►

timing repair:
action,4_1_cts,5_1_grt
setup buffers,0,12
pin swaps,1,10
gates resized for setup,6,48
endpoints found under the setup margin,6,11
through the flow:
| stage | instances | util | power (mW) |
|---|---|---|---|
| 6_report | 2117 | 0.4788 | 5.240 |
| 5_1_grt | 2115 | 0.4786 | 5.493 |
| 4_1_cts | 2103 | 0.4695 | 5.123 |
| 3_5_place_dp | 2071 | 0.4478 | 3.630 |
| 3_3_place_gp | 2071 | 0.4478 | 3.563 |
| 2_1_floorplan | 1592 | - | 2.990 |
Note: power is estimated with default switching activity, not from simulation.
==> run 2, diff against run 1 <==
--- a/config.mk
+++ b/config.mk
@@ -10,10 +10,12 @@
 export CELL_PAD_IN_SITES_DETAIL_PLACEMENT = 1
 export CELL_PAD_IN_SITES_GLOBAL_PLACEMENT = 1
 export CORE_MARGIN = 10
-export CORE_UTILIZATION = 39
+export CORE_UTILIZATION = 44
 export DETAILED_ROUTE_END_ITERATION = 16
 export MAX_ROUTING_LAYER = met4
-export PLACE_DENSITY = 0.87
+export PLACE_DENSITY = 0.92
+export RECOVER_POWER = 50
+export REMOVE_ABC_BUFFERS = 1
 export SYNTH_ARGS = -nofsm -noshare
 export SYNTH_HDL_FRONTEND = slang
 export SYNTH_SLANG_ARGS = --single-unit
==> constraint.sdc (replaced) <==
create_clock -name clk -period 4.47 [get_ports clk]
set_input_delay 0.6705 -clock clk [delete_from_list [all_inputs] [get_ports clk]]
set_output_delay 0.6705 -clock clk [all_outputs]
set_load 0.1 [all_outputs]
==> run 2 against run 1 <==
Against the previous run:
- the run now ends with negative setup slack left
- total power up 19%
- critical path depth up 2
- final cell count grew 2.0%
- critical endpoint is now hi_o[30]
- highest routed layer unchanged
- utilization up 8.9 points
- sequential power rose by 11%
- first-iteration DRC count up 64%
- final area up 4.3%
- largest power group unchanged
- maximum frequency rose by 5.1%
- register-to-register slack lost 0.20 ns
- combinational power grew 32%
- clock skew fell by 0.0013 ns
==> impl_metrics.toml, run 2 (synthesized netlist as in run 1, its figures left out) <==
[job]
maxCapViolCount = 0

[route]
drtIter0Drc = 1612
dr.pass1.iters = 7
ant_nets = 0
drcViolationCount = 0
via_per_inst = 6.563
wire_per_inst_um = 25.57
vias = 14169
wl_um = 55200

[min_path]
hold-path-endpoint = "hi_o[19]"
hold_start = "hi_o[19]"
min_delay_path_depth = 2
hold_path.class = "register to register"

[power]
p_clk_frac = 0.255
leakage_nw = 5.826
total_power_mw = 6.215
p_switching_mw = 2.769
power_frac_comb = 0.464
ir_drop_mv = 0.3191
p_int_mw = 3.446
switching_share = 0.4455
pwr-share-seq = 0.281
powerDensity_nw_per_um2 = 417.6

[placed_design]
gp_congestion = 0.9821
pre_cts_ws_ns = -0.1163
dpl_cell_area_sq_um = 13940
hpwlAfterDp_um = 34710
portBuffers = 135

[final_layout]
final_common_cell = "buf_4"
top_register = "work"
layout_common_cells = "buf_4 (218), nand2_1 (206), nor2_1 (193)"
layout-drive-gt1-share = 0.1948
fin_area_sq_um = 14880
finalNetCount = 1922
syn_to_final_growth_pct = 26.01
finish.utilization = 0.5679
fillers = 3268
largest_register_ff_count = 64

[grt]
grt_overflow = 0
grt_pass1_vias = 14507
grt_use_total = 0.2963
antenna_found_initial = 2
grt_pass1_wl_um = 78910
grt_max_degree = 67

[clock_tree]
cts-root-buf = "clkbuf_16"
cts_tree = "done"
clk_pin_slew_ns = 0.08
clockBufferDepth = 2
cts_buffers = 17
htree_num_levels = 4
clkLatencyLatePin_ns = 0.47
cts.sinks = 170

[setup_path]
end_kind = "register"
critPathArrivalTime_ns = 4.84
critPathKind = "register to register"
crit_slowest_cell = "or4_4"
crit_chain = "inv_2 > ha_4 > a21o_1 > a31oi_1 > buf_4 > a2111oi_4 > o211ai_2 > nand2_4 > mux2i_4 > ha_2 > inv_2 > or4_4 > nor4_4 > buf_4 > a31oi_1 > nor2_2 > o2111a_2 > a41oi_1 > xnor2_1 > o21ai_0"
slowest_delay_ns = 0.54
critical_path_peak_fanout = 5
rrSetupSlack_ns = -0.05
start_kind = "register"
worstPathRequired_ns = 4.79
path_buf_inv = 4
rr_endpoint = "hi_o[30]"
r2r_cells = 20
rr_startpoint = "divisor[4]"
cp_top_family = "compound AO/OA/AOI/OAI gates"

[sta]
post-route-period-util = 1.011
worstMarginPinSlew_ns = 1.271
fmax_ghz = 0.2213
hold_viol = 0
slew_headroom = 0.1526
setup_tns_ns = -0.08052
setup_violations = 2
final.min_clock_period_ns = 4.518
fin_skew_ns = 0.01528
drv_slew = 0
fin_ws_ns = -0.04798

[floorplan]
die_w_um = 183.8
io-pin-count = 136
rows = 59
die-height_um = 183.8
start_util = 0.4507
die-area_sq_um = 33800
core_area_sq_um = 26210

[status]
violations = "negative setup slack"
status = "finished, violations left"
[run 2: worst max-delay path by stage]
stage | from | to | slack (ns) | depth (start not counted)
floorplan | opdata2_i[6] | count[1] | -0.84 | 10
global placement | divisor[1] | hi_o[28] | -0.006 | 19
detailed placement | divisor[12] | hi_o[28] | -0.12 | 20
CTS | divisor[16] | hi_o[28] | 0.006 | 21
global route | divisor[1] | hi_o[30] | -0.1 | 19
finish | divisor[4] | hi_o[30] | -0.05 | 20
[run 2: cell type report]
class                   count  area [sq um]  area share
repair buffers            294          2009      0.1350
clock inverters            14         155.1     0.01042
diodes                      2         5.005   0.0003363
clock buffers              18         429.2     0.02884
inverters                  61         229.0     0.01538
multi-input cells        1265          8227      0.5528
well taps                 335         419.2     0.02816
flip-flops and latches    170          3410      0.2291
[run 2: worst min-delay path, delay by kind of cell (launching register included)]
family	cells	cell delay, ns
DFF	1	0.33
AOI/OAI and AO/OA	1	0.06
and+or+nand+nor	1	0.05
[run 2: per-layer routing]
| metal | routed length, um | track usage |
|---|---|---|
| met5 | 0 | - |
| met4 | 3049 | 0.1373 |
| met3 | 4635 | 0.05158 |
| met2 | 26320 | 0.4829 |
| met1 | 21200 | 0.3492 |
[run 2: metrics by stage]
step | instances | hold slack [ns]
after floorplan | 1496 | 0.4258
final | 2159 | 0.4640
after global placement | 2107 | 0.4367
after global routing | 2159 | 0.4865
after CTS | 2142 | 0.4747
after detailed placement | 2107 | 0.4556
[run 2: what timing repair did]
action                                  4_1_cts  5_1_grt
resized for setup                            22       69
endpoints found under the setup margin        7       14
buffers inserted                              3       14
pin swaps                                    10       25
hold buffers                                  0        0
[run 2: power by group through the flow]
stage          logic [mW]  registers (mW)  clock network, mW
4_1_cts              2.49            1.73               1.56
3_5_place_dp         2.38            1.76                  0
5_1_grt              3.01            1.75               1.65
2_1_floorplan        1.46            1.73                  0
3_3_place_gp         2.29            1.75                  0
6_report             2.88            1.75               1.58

◄
►

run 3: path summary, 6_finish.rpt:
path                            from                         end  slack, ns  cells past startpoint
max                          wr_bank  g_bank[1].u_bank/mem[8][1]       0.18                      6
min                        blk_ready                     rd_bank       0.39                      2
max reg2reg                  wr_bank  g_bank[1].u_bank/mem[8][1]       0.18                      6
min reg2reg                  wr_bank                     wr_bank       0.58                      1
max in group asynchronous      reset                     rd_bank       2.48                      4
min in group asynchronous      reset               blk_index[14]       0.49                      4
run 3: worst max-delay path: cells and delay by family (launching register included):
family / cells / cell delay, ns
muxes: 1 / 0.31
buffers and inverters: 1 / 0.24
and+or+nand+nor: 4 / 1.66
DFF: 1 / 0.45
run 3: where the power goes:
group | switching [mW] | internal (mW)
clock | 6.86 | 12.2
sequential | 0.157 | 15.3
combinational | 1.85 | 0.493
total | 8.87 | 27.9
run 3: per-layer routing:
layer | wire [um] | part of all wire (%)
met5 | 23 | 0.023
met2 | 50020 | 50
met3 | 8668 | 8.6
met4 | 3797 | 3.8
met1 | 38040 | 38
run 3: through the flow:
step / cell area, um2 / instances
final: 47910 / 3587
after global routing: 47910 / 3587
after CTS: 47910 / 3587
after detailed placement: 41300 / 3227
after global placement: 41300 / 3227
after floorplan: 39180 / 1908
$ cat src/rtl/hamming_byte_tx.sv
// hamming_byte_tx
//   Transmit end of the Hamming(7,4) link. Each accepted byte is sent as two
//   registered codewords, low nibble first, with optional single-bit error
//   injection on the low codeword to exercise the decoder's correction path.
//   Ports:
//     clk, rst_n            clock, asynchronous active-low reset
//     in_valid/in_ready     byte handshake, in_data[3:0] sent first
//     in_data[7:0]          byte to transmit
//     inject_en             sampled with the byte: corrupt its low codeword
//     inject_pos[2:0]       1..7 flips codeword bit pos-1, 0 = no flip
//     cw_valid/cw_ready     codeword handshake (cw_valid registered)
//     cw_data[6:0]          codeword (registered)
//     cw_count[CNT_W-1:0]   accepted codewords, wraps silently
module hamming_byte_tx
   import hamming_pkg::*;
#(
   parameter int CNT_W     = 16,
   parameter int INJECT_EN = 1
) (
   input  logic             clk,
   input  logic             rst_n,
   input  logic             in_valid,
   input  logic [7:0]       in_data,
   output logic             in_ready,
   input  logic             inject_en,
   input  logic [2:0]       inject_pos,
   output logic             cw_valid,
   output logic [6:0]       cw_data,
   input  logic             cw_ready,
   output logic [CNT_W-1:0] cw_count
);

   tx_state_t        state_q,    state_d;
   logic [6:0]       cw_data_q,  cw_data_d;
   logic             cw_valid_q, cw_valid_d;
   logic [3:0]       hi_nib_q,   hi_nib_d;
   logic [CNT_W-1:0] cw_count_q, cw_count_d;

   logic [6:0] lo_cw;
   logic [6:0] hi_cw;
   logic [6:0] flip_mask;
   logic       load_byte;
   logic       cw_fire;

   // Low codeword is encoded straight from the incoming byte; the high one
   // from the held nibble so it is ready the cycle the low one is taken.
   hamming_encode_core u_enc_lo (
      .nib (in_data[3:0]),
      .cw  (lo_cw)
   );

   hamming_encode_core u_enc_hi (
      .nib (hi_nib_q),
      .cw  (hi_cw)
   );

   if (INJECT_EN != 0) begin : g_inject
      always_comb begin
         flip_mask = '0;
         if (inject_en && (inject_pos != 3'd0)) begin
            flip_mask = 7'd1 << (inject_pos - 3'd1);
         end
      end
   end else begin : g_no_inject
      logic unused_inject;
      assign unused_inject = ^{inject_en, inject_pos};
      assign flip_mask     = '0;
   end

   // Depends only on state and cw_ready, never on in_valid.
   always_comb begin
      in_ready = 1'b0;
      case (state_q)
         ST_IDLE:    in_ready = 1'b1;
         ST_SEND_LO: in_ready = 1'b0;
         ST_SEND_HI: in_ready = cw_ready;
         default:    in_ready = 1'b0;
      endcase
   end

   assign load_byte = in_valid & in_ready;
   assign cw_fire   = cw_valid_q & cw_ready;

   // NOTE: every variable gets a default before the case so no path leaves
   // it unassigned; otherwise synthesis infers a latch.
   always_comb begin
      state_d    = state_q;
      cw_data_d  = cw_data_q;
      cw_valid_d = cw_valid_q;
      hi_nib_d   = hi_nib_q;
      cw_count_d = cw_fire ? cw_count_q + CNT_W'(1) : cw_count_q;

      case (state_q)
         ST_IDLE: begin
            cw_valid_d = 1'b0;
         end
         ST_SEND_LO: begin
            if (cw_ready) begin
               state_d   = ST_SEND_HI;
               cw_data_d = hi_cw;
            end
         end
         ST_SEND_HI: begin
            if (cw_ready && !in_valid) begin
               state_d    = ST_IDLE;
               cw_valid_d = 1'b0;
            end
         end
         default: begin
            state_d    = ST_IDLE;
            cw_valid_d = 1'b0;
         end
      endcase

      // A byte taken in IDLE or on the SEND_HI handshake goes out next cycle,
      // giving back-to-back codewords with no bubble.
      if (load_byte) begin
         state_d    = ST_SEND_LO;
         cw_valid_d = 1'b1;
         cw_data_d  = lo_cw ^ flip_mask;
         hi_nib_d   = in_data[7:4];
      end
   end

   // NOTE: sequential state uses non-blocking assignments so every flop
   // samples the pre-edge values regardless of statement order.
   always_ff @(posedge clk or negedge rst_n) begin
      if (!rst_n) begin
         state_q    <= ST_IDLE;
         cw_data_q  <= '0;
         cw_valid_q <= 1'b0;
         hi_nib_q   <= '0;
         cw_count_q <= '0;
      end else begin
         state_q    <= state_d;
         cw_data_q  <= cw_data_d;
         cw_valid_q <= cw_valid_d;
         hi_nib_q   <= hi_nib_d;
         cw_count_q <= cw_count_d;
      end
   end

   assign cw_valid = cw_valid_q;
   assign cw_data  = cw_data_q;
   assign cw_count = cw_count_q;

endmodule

◄

Task brief:
All lines above between those holding "21200 | 0.3492 |" and "[run 2: what timing repair did]", inclusive, must be set down unchanged, and no other line may be included.

Worked solution:
| met1 | 21200 | 0.3492 |
[run 2: metrics by stage]
step | instances | hold slack [ns]
after floorplan | 1496 | 0.4258
final | 2159 | 0.4640
after global placement | 2107 | 0.4367
after global routing | 2159 | 0.4865
after CTS | 2142 | 0.4747
after detailed placement | 2107 | 0.4556
[run 2: what timing repair did]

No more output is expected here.